§ **ASSIGNED TASK**
Each entry here is to be restated word for word.

START DATASET EXTRACT

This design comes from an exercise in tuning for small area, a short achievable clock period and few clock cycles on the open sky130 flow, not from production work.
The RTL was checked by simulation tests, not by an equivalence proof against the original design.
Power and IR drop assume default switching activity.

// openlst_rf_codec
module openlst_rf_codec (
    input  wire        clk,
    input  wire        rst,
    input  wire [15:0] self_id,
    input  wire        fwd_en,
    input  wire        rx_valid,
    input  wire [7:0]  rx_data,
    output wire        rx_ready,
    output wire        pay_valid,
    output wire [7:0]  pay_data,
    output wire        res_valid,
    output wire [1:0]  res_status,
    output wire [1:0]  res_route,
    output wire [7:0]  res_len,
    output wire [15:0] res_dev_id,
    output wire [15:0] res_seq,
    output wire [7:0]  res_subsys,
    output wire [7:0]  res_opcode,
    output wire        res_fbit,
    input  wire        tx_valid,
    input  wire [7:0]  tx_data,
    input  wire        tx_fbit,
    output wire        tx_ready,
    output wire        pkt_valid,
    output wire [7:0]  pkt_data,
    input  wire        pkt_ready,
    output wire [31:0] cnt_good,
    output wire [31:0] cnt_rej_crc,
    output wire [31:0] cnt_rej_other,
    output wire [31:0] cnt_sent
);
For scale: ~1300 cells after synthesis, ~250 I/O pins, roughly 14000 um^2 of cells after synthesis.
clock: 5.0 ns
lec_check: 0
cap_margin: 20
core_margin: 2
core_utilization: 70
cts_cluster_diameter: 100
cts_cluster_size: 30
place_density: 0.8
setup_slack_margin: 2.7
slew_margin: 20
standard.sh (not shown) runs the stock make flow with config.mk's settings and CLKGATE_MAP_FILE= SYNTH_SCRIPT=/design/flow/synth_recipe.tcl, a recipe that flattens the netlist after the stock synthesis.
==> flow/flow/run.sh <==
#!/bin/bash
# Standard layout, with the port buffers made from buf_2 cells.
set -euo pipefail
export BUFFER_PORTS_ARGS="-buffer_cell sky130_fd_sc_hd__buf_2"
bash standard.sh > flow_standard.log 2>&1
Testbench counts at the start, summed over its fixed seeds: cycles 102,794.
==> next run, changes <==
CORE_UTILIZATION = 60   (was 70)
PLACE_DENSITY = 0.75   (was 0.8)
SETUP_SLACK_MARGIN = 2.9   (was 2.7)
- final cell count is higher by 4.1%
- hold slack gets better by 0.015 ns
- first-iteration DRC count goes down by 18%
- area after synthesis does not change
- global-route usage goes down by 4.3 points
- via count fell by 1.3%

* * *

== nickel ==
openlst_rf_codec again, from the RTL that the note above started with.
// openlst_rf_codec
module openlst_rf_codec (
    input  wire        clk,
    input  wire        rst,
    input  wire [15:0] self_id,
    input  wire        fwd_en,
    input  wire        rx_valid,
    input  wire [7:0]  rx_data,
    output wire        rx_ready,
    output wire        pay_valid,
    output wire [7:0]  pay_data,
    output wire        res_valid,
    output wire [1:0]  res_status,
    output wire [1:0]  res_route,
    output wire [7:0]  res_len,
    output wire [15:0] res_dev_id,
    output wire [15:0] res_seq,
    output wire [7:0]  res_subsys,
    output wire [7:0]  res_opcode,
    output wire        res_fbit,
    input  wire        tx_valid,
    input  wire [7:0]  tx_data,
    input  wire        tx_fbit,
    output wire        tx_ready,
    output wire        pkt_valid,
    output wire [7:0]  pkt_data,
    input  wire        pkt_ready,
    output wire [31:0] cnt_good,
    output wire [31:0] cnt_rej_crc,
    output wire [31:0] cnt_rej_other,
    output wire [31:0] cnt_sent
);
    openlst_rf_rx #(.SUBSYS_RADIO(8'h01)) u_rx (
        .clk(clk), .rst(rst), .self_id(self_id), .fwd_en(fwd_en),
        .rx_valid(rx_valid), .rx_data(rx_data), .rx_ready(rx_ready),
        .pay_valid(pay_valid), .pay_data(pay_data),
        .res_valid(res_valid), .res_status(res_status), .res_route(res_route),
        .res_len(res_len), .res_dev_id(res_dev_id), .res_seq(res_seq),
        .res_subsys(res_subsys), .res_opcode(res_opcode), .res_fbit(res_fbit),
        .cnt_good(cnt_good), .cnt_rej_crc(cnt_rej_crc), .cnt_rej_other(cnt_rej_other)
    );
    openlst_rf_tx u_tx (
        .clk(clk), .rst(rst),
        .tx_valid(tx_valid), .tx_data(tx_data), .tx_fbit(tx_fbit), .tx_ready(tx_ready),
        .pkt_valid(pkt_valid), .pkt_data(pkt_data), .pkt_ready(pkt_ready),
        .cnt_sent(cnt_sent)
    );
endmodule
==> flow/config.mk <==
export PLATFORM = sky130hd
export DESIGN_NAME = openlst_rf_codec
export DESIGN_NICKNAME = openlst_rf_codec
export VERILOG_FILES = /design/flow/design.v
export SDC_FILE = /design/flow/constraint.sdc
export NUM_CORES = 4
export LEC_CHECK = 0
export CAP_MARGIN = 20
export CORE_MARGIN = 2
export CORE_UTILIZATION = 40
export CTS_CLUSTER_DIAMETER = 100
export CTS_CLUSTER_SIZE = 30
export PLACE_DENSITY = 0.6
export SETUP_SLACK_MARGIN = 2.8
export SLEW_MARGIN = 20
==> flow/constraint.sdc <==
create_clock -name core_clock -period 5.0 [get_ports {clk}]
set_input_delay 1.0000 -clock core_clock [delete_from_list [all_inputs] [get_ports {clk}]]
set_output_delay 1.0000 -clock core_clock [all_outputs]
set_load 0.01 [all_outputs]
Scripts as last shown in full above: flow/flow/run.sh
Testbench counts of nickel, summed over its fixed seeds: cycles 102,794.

END DATASET EXTRACT

§ **TASK OUTPUT**
This design comes from an exercise in tuning for small area, a short achievable clock period and few clock cycles on the open sky130 flow, not from production work.
The RTL was checked by simulation tests, not by an equivalence proof against the original design.
Power and IR drop assume default switching activity.

// openlst_rf_codec
module openlst_rf_codec (
    input  wire        clk,
    input  wire        rst,
    input  wire [15:0] self_id,
    input  wire        fwd_en,
    input  wire        rx_valid,
    input  wire [7:0]  rx_data,
    output wire        rx_ready,
    output wire        pay_valid,
    output wire [7:0]  pay_data,
    output wire        res_valid,
    output wire [1:0]  res_status,
    output wire [1:0]  res_route,
    output wire [7:0]  res_len,
    output wire [15:0] res_dev_id,
    output wire [15:0] res_seq,
    output wire [7:0]  res_subsys,
    output wire [7:0]  res_opcode,
    output wire        res_fbit,
    input  wire        tx_valid,
    input  wire [7:0]  tx_data,
    input  wire        tx_fbit,
    output wire        tx_ready,
    output wire        pkt_valid,
    output wire [7:0]  pkt_data,
    input  wire        pkt_ready,
    output wire [31:0] cnt_good,
    output wire [31:0] cnt_rej_crc,
    output wire [31:0] cnt_rej_other,
    output wire [31:0] cnt_sent
);
For scale: ~1300 cells after synthesis, ~250 I/O pins, roughly 14000 um^2 of cells after synthesis.
clock: 5.0 ns
lec_check: 0
cap_margin: 20
core_margin: 2
core_utilization: 70
cts_cluster_diameter: 100
cts_cluster_size: 30
place_density: 0.8
setup_slack_margin: 2.7
slew_margin: 20
standard.sh (not shown) runs the stock make flow with config.mk's settings and CLKGATE_MAP_FILE= SYNTH_SCRIPT=/design/flow/synth_recipe.tcl, a recipe that flattens the netlist after the stock synthesis.
==> flow/flow/run.sh <==
#!/bin/bash
# Standard layout, with the port buffers made from buf_2 cells.
set -euo pipefail
export BUFFER_PORTS_ARGS="-buffer_cell sky130_fd_sc_hd__buf_2"
bash standard.sh > flow_standard.log 2>&1
Testbench counts at the start, summed over its fixed seeds: cycles 102,794.
==> next run, changes <==
CORE_UTILIZATION = 60   (was 70)
PLACE_DENSITY = 0.75   (was 0.8)
SETUP_SLACK_MARGIN = 2.9   (was 2.7)
- final cell count is higher by 4.1%
- hold slack gets better by 0.015 ns
- first-iteration DRC count goes down by 18%
- area after synthesis does not change
- global-route usage goes down by 4.3 points
- via count fell by 1.3%

* * *

== nickel ==
openlst_rf_codec again, from the RTL that the note above started with.
// openlst_rf_codec
module openlst_rf_codec (
    input  wire        clk,
    input  wire        rst,
    input  wire [15:0] self_id,
    input  wire        fwd_en,
    input  wire        rx_valid,
    input  wire [7:0]  rx_data,
    output wire        rx_ready,
    output wire        pay_valid,
    output wire [7:0]  pay_data,
    output wire        res_valid,
    output wire [1:0]  res_status,
    output wire [1:0]  res_route,
    output wire [7:0]  res_len,
    output wire [15:0] res_dev_id,
    output wire [15:0] res_seq,
    output wire [7:0]  res_subsys,
    output wire [7:0]  res_opcode,
    output wire        res_fbit,
    input  wire        tx_valid,
    input  wire [7:0]  tx_data,
    input  wire        tx_fbit,
    output wire        tx_ready,
    output wire        pkt_valid,
    output wire [7:0]  pkt_data,
    input  wire        pkt_ready,
    output wire [31:0] cnt_good,
    output wire [31:0] cnt_rej_crc,
    output wire [31:0] cnt_rej_other,
    output wire [31:0] cnt_sent
);
    openlst_rf_rx #(.SUBSYS_RADIO(8'h01)) u_rx (
        .clk(clk), .rst(rst), .self_id(self_id), .fwd_en(fwd_en),
        .rx_valid(rx_valid), .rx_data(rx_data), .rx_ready(rx_ready),
        .pay_valid(pay_valid), .pay_data(pay_data),
        .res_valid(res_valid), .res_status(res_status), .res_route(res_route),
        .res_len(res_len), .res_dev_id(res_dev_id), .res_seq(res_seq),
        .res_subsys(res_subsys), .res_opcode(res_opcode), .res_fbit(res_fbit),
        .cnt_good(cnt_good), .cnt_rej_crc(cnt_rej_crc), .cnt_rej_other(cnt_rej_other)
    );
    openlst_rf_tx u_tx (
        .clk(clk), .rst(rst),
        .tx_valid(tx_valid), .tx_data(tx_data), .tx_fbit(tx_fbit), .tx_ready(tx_ready),
        .pkt_valid(pkt_valid), .pkt_data(pkt_data), .pkt_ready(pkt_ready),
        .cnt_sent(cnt_sent)
    );
endmodule
==> flow/config.mk <==
export PLATFORM = sky130hd
export DESIGN_NAME = openlst_rf_codec
export DESIGN_NICKNAME = openlst_rf_codec
export VERILOG_FILES = /design/flow/design.v
export SDC_FILE = /design/flow/constraint.sdc
export NUM_CORES = 4
export LEC_CHECK = 0
export CAP_MARGIN = 20
export CORE_MARGIN = 2
export CORE_UTILIZATION = 40
export CTS_CLUSTER_DIAMETER = 100
export CTS_CLUSTER_SIZE = 30
export PLACE_DENSITY = 0.6
export SETUP_SLACK_MARGIN = 2.8
export SLEW_MARGIN = 20
==> flow/constraint.sdc <==
create_clock -name core_clock -period 5.0 [get_ports {clk}]
set_input_delay 1.0000 -clock core_clock [delete_from_list [all_inputs] [get_ports {clk}]]
set_output_delay 1.0000 -clock core_clock [all_outputs]
set_load 0.01 [all_outputs]
Scripts as last shown in full above: flow/flow/run.sh
Testbench counts of nickel, summed over its fixed seeds: cycles 102,794.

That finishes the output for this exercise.